3 year check up, genetics

The three year check up was actually a delight. Everyone in the office was just stunned at what a big girl Ellie has become and were excited to see her. The pedi thought he heard a murmur but since her newborn cardio scan was clean and no one else has ever heard it in her billion appointments, he chalked it up to her being upset. No shots, which was nice. He even hugged me and said he always knew Ellie would turn out great because she had great parents. That really made me happy. He also thanked me for doing such a great job with her. Always stuns me to hear it. I just... do what I do. Nothing special. At least from where I sit. Outsiders, I guess, see it differently. The genetics appointment was a large disappointment. The new geneticist was nice enough, and our usual genetics nurse was pleasant. The geneticist came in and gave her a once over and then left.

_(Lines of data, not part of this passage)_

[src/rtl/serdesphy_tx_serializer.sv]
// Parallel-to-serial TX serializer with data / idle / PRBS7 word sources.
// Optional feature macro: SERDESPHY_TX_PRBS_EN enables the PRBS7 generator
// (mode 2'b10). Without it no LFSR exists and mode 2'b10 sends IDLE_WORD.
// Shift register holds the word with the first bit to send at the MSB.
// The underrun pulse is registered and coincides with the first bit of the
// substituted idle word.
module serdesphy_tx_serializer #(
  parameter int unsigned       DATA_W    = 8,
  parameter int unsigned       LSB_FIRST = 0,
  parameter logic [DATA_W-1:0] IDLE_WORD = DATA_W'({9{2'b10}} >> (18 - DATA_W))
) (
  input  logic              clk,
  input  logic              rst,
  input  logic              tx_en,
  input  logic [1:0]        mode,
  input  logic [DATA_W-1:0] tx_data,
  input  logic              tx_valid,
  output logic              tx_ready,
  output logic              txp,
  output logic              txn,
  output logic              word_start,
  output logic              underrun
);

  localparam int unsigned       CNT_W     = $clog2(DATA_W);
  localparam logic [CNT_W-1:0]  CNT_MAX   = CNT_W'(DATA_W - 1);
  localparam logic [1:0]        MODE_DATA = 2'b00;

  typedef enum logic {ST_OFF = 1'b0, ST_RUN = 1'b1} state_t;

  state_t              r_state;
  logic [CNT_W-1:0]    r_cnt;
  logic [DATA_W-1:0]   r_sh;
  logic                r_txp;
  logic                r_txn;
  logic                r_word_start;
  logic                r_underrun;

  logic                w_boundary;
  logic [DATA_W-1:0]   w_load;
  logic                w_underrun;

  // Put the first bit to transmit at the MSB according to LSB_FIRST
  function automatic logic [DATA_W-1:0] f_order(input logic [DATA_W-1:0] x);
    logic [DATA_W-1:0] y;
    y = x;
    if (LSB_FIRST != 0) begin
      for (int i = 0; i < int'(DATA_W); i++) y[i] = x[DATA_W-1-i];
    end
    return y;
  endfunction

`ifdef SERDESPHY_TX_PRBS_EN
  localparam logic [1:0] MODE_PRBS = 2'b10;
  localparam logic [6:0] PRBS_SEED = 7'h7F;

  logic [6:0]          r_lfsr;
  logic [6:0]          w_lfsr_next;
  logic [DATA_W-1:0]   w_prbs_word;

  // Unroll DATA_W LFSR steps; first generated bit lands at the MSB
  always_comb begin
    w_lfsr_next = r_lfsr;
    w_prbs_word = '0;
    for (int i = int'(DATA_W) - 1; i >= 0; i--) begin
      w_prbs_word[i] = w_lfsr_next[6];
      w_lfsr_next    = {w_lfsr_next[5:0], w_lfsr_next[6] ^ w_lfsr_next[5]};
    end
  end

  // LFSR sits at seed while off, advances one word per PRBS boundary
  always_ff @(posedge clk) begin
    if (rst || !tx_en) begin
      r_lfsr <= PRBS_SEED;
    end else if (w_boundary && (mode == MODE_PRBS)) begin
      r_lfsr <= w_lfsr_next;
    end
  end
`endif

  assign w_boundary = tx_en & (r_cnt == CNT_MAX);
  assign tx_ready   = ~rst & w_boundary & (mode == MODE_DATA);

  // Select the word to load at the next boundary
  always_comb begin
    w_load     = f_order(IDLE_WORD);
    w_underrun = 1'b0;
    case (mode)
      MODE_DATA: begin
        if (tx_valid) w_load = f_order(tx_data);
        else          w_underrun = 1'b1;
      end
`ifdef SERDESPHY_TX_PRBS_EN
      MODE_PRBS: w_load = w_prbs_word;
`endif
      default: ;
    endcase
  end

  // OFF/RUN FSM with bit counter, shift register and registered outputs
  always_ff @(posedge clk) begin
    if (rst || !tx_en) begin
      r_state      <= ST_OFF;
      r_cnt        <= CNT_MAX;
      r_sh         <= '0;
      r_txp        <= 1'b0;
      r_txn        <= 1'b0;
      r_word_start <= 1'b0;
      r_underrun   <= 1'b0;
    end else if (w_boundary) begin
      r_state      <= ST_RUN;
      r_cnt        <= '0;
      r_txp        <= w_load[DATA_W-1];
      r_txn        <= ~w_load[DATA_W-1];
      r_sh         <= w_load << 1;
      r_word_start <= 1'b1;
      r_underrun   <= w_underrun;
    end else if (r_state == ST_RUN) begin
      r_cnt        <= r_cnt + CNT_W'(1);
      r_txp        <= r_sh[DATA_W-1];
      r_txn        <= ~r_sh[DATA_W-1];
      r_sh         <= r_sh << 1;
      r_word_start <= 1'b0;
      r_underrun   <= 1'b0;
    end
  end

  assign txp        = r_txp;
  assign txn        = r_txn;
  assign word_start = r_word_start;
  assign underrun   = r_underrun;

endmodule
### config.mk
export PLATFORM = sky130hd
export DESIGN_NAME = pe_traffic_sink
export DESIGN_NICKNAME = d
export VERILOG_FILES = /design/src/rtl/noc_flit_pkg.sv /design/src/rtl/sink_fifo.sv /design/src/rtl/pe_traffic_sink.sv
export SDC_FILE = /design/constraint.sdc
export NUM_CORES = 1
export LEC_CHECK = 0
export CAP_MARGIN = 20
export CORE_MARGIN = 2
export CORE_UTILIZATION = 51
export DETAILED_ROUTE_END_ITERATION = 16
export PLACE_DENSITY = 0.78
export SETUP_SLACK_MARGIN = 0.05
export SLEW_MARGIN = 20
export SYNTH_ARGS = -nofsm -noshare
export SYNTH_HDL_FRONTEND = slang
export SYNTH_HIERARCHICAL = 1
export SYNTH_SLANG_ARGS = --single-unit
### constraint.sdc
create_clock -name clk -period 6.3 [get_ports clk]
set_input_delay 0.945 -clock clk [delete_from_list [all_inputs] [get_ports clk]]
set_output_delay 0.945 -clock clk [all_outputs]
set_load 0.02 [all_outputs]
### src/rtl/noc_flit_pkg.sv
// Shared single-flit NoC format: field positions, decoded view, sink FIFO entry and sink FSM states.
// Latency: n/a (types, constants and combinational helpers only).
// Backpressure: n/a.
package noc_flit_pkg;

    localparam int FLIT_W     = 40;
    localparam int TS_W       = 32;
    localparam int MARKER_B   = 39;
    localparam int SINGLE_B   = 38;
    localparam int RSVD_B     = 32;
    localparam int DEST_LSB   = 33;
    localparam int DEST_MAX_W = SINGLE_B - DEST_LSB;

    // Decoded view of one flit; bit layout matches the wire format exactly.
    typedef struct packed {
        logic                  marker;
        logic                  single;
        logic [DEST_MAX_W-1:0] dest;
        logic                  rsvd;
        logic [TS_W-1:0]       ts;
    } flit_fields_t;

    // One receive-buffer entry: format/route verdict plus the latency measured at accept.
    typedef struct packed {
        logic            err;
        logic [TS_W-1:0] lat;
    } sink_entry_t;

    localparam int SINK_ENTRY_W = $bits(sink_entry_t);

    typedef enum logic {
        ST_RUN    = 1'b0,
        ST_FROZEN = 1'b1
    } sink_state_t;

    function automatic flit_fields_t flit_decode(input logic [FLIT_W-1:0] f);
        flit_fields_t r;
        r.marker = f[MARKER_B];
        r.single = f[SINGLE_B];
        r.dest   = f[SINGLE_B-1:DEST_LSB];
        r.rsvd   = f[RSVD_B];
        r.ts     = f[TS_W-1:0];
        return r;
    endfunction

endpackage

### src/rtl/sink_fifo.sv
// Synchronous show-ahead FIFO holding checked flit entries between accept and retire.
// Latency: written entry is visible at rd_dat the cycle after the write edge.
// Backpressure: full blocks writes, empty blocks reads; caller gates on the flags.
module sink_fifo #(
    parameter int WIDTH = 33,
    parameter int DEPTH = 4
) (
    input  logic             clk,
    input  logic             rst,
    input  logic             wr_en,
    input  logic [WIDTH-1:0] wr_dat,
    input  logic             rd_en,
    output logic [WIDTH-1:0] rd_dat,
    output logic             full,
    output logic             empty
);

    localparam int AW = $clog2(DEPTH);
    localparam logic [AW:0] PTR_ONE = 1;

    logic [WIDTH-1:0] mem_q [DEPTH];
    logic [AW:0]      wr_ptr_q;
    logic [AW:0]      rd_ptr_q;

    // Extra pointer MSB distinguishes full from empty when the index bits match.
    assign empty  = (wr_ptr_q == rd_ptr_q);
    assign full   = (wr_ptr_q[AW] != rd_ptr_q[AW]) && (wr_ptr_q[AW-1:0] == rd_ptr_q[AW-1:0]);
    assign rd_dat = mem_q[rd_ptr_q[AW-1:0]];

    // Pointer update; reset empties the FIFO regardless of stored data.
    always_ff @(posedge clk or posedge rst) begin
        if (rst) begin
            wr_ptr_q <= '0;
            rd_ptr_q <= '0;
        end else begin
            if (wr_en && !full) begin
                wr_ptr_q <= wr_ptr_q + PTR_ONE;
            end
            if (rd_en && !empty) begin
                rd_ptr_q <= rd_ptr_q + PTR_ONE;
            end
        end
    end

    // Storage write; contents need no reset since the pointers define validity.
    always_ff @(posedge clk) begin
        if (wr_en && !full) begin
            mem_q[wr_ptr_q[AW-1:0]] <= wr_dat;
        end
    end

endmodule

### src/rtl/pe_traffic_sink.sv
// PE receive sink: checks flits, measures latency against a free-running counter, accumulates stats.
// Latency: accept to visible stat >= 2 cycles (1 in FIFO, 1 registered retire); optional SINK_HISTOGRAM_EN adds latency bins.
// Backpressure: o_data_ready = !fifo_full (0 in reset); i_sink_en low or i_done stalls retire, FIFO then fills.
module pe_traffic_sink
    import noc_flit_pkg::*;
#(
    parameter int ADDRESS      = 0,
    parameter int AddressWidth = 5,
    parameter int FIFO_DEPTH   = 4,
    parameter int LAT_SUM_W    = 48
) (
    input  logic                 clk,
    input  logic                 rst,
    input  logic [FLIT_W-1:0]    i_data,
    input  logic                 i_data_valid,
    output logic                 o_data_ready,
    input  logic                 i_sink_en,
    input  logic                 i_done,
    output logic [31:0]          o_pkt_count,
    output logic [15:0]          o_err_count,
    output logic [LAT_SUM_W-1:0] o_lat_sum,
    output logic [31:0]          o_lat_min,
    output logic [31:0]          o_lat_max,
    input  logic [2:0]           i_hist_sel,
    output logic [31:0]          o_hist_count
);

    localparam logic [AddressWidth-1:0] MY_ADDR = ADDRESS[AddressWidth-1:0];

    logic [31:0]  cnt_q;
    logic         ready_q;
    logic         done_q;
    sink_state_t  state_q;
    sink_state_t  state_d;
    logic         pop_en;
    logic         pop;
    logic         accept;
    logic         fifo_full;
    logic         fifo_empty;
    flit_fields_t flit_f;
    sink_entry_t  wr_entry;
    sink_entry_t  head;

    assign flit_f       = flit_decode(i_data);
    assign o_data_ready = ready_q & ~fifo_full;
    assign accept       = i_data_valid & o_data_ready;

    // Latency is taken modulo 2^32 so a timestamp from before a counter wrap still measures correctly.
    assign wr_entry.err = ~flit_f.marker | ~flit_f.single | flit_f.rsvd
                          | (flit_f.dest[AddressWidth-1:0] != MY_ADDR);
    assign wr_entry.lat = cnt_q - flit_f.ts;

    // Free-running cycle counter and the ready gate that holds off traffic during reset.
    always_ff @(posedge clk or posedge rst) begin
        if (rst) begin
            cnt_q   <= '0;
            ready_q <= 1'b0;
            done_q  <= 1'b0;
        end else begin
            cnt_q   <= cnt_q + 32'd1;
            ready_q <= 1'b1;
            done_q  <= i_done | done_q;
        end
    end

    sink_fifo #(
        .WIDTH (SINK_ENTRY_W),
        .DEPTH (FIFO_DEPTH)
    ) u_fifo (
        .clk    (clk),
        .rst    (rst),
        .wr_en  (accept),
        .wr_dat (wr_entry),
        .rd_en  (pop),
        .rd_dat (head),
        .full   (fifo_full),
        .empty  (fifo_empty)
    );

    // Run-state register; FROZEN is only left through reset.
    always_ff @(posedge clk or posedge rst) begin
        if (rst) begin
            state_q <= ST_RUN;
        end else begin
            state_q <= state_d;
        end
    end

    // Next state and retire permission; done_q also blocks the pop on the edge that enters FROZEN.
    always_comb begin
        state_d = state_q;
        pop_en  = 1'b0;
        case (state_q)
            ST_RUN: begin
                pop_en = ~done_q;
                if (done_q) begin
                    state_d = ST_FROZEN;
                end
            end
            ST_FROZEN: begin
                pop_en = 1'b0;
            end
            default: begin
                state_d = ST_FROZEN;
            end
        endcase
    end

    assign pop = pop_en & i_sink_en & ~fifo_empty;

    // Statistics update on retire; errors never touch the latency stats.
    always_ff @(posedge clk or posedge rst) begin
        if (rst) begin
            o_pkt_count <= '0;
            o_err_count <= '0;
            o_lat_sum   <= '0;
            o_lat_min   <= 32'hFFFF_FFFF;
            o_lat_max   <= '0;
        end else if (pop) begin
            if (head.err) begin
                if (o_err_count != 16'hFFFF) begin
                    o_err_count <= o_err_count + 16'd1;
                end
            end else begin
                o_pkt_count <= o_pkt_count + 32'd1;
                o_lat_sum   <= o_lat_sum + LAT_SUM_W'(head.lat);
                if (head.lat < o_lat_min) begin
                    o_lat_min <= head.lat;
                end
                if (head.lat > o_lat_max) begin
                    o_lat_max <= head.lat;
                end
            end
        end
    end

`ifdef SINK_HISTOGRAM_EN
    logic [31:0] hist_q [8];

    // Bin k covers [2^(k+2), 2^(k+3)); the end bins absorb everything below 8 and from 512 up.
    function automatic logic [2:0] hist_bin(input logic [31:0] lat);
        logic [2:0] b;
        b = 3'd0;
        for (int k = 1; k < 8; k++) begin
            if (lat >= (32'd1 << (k + 2))) begin
                b = 3'(k);
            end
        end
        return b;
    endfunction

    // Histogram bins advance together with the good-packet count.
    always_ff @(posedge clk or posedge rst) begin
        if (rst) begin
            for (int k = 0; k < 8; k++) begin
                hist_q[k] <= '0;
            end
        end else if (pop && !head.err) begin
            hist_q[hist_bin(head.lat)] <= hist_q[hist_bin(head.lat)] + 32'd1;
        end
    end

    assign o_hist_count = hist_q[i_hist_sel];
`else
    logic unused_hist_sel;
    assign unused_hist_sel = ^i_hist_sel;
    assign o_hist_count    = '0;
`endif

endmodule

Our usual contact reviewed the fact that while Ellie shows "soft markers" of Cornelia De Lange Syndrome (short pinky finger, uni-brow, long eyelashes, body hair) there is no scientific proof that she has it (the genetic testing all came back clean). The contact offered more testing, but the chances of finding anything were less than 5% in one test, and 37-47% on the other. Further, she explained, it would only be useful if we were pregnant or having another child. I declined (and husband agreed). Essentially, she said, it comes down to keep doing what I'm doing with Ellie and we can call if we have further concerns and need her to write an order (for neuropsych, for example).